ALEX MITCHELL'S

PROFESSIONAL WRITING PORTFOLIO



Enduring Empathy


I have always been an empathetic person. I have always been able to understand the feelings of those around me, to "put myself in their shoes" so to speak. But that's just it. I only know empathy towards those around me. What about those not around me? How can I put myself in their shoes, those that live a world away, those that have worn the soles of their shoes through, fleeing the fires their home countries are blazing for them, when I know nothing of their infernal world. I have always been aware of situations involving refugees, but never before had I really considered the plights of these exiles, these seekers of tolerance. Yet, through participating in this Service Learning class and working with NICE's refugees, I became familiar with these people. This familiarization has allowed my empathy to grow into something much deeper than it was before. It became an empathy that suffered with these people, that endured with these people.

I remember when this profound sense of empathy really hit me.
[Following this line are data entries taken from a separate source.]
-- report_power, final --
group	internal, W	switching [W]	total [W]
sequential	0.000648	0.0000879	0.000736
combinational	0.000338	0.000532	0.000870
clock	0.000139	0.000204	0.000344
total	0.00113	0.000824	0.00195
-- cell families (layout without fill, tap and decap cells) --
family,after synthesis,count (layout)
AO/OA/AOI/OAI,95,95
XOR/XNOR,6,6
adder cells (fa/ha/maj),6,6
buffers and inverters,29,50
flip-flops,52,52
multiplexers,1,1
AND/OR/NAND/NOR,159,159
It was during my first airport pickup. I had just met up with Abdi, and we were patiently awaiting the arrival of a group of Somalian women. The women's husbands, fathers, brothers were standing behind us, anxiously chattering in Arabic. I could feel the strain of their impatience, the anxiety burning inside them. I could only imagine how long it had been since the men had been separated from their wives, mothers, sisters. I was watching them, inspecting them, trying to understand them, when one of the men began to jump up and down, pointing down the hall. I turned my head to see a group of women strolling down the isle, led by one cloaked in an elaborate hijab the color of royalty. As she drew closer to the men frozen in anticipation, her legs began to give out. Each step became harder and harder for her to take as she was overcome with relief. One of the men rushed forward to keep her from falling, and then they embraced, holding each other tighter than they ever had before. As she broke away, she turned to face me. Her eyes burned with the suffering she had faced, and her cheeks caught the ash that drifted from those fires. She held my gaze for what seemed like minutes. She consumed me, drew me into her, and for a moment, I was standing there by her side, watching as the life she had known burned away. All I could do was muster up a petty smile.

But for her, this was enough. She straightened her shoulders, looked me even more dead in the eye than she had been, and nodded. It was a slight nod, but through it, she said more than she ever could have with words. It was a simple “Thank you for sharing my pain with me.”


I left the airport that night thinking “Always.”